Malcolm and Barbara: Love’s Farewell gives valuable insight into the battles thousands of people with dementia and their carers face everyday. Sadly, Malcolm and Barbara’s journey is not unique, 1 in 3 older people will end their life with dementia.

Dementia is more than just memory loss; it robs people of their lives and has a devastating impact on families and loved ones. Malcolm and Barbara’s decision to film their journey in its entirety was one they made together to raise awareness of this harsh reality. We hope their brave decision will shine a light on the fact that dementia is a terminal condition that is currently desperately under funded and misunderstood.

Compare this to John Beyer’s reaction:

There is a certain dignity in death that is not appropriate for people to gawp at on television. The way that broadcasters seem to want to intrude on every human activity undermines that dignity. We are entitled to privacy and dignity, and television destroys all that.

You see? Beyer’s witless, philistine prudery is not even funny anymore. Surely it’s time for Mediawatch-UK to die with dignity.

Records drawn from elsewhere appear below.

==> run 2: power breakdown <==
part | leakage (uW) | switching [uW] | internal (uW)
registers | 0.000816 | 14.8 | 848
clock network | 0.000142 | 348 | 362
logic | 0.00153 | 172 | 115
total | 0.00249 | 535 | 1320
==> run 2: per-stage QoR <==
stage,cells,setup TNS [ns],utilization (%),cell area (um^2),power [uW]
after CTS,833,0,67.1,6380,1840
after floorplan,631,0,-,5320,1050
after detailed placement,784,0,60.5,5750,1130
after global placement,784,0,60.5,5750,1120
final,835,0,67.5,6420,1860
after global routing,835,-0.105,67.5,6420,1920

7 Responses to “Love’s Farewell”

  1. Stuart W says:

    Another TV taboo bravely broken (and for a non-exploitive purpose); another excuse for the Beyers to pop their heads out of their shells and moan.
    I find it ironic that the Right have made ‘nanny state!’ one of their favourite war cries in recent years when people like this want to wrap us all in cotton wool the moment the telly is switched on.

  2. Tiger Dunc says:

    This is not a first though. I remember a documentary from a couple of years back which followed a most charming Dutch or Belgian chap through the last stages of a terminal illness, including his actual death. It was done with warmth, respect and dignity.

  3. Stuart H says:

    By the strangest coincidence….
    in my youth I worked for a while on the geriatric ward of a West Country hospital. I well remember that one winter night we couldn’t get the hospital chaplain to a dying old codger who’d asked to see him. Turned out the chaplain was a Festival of Light member, and he was too busy hymn-singing with his chums outside a Sex Pistols gig.
    Come to think of it, while I must say RC clergy scrupulously sat with any of their flock no matter how lowly, it was hard to get other clerics to pop in on long term patients for years at a time unless there was a chance of a legacy.
    Dignity or respect for life from the church? I think not.

  4. Bernadette says:

    Read an interesting quote from Paul Watson in yesterday’s Guardian blaming MediaWatch for stirring up the controversy without actually approaching him about him (but then I suppose they are not actually interested in doing that are they?). He is now rightly concerned that his reputation has been tarnished when he never sold the film on the basis that it showed the man’s actual death.

  5. Martin says:

    I heard an interview in which Barbara was described as a humanist, then some nutty RC rang to ask if it would be O.K. for him to pray for Barbara and her husband!
    She was more gracious than I would have been.

  6. marc says:

    The thing with being a humanist Martin is that we are (as a rule) more gracious than the religious give us credit. Then there’s the out and out vehement secularists like me who enjoy lambasting them.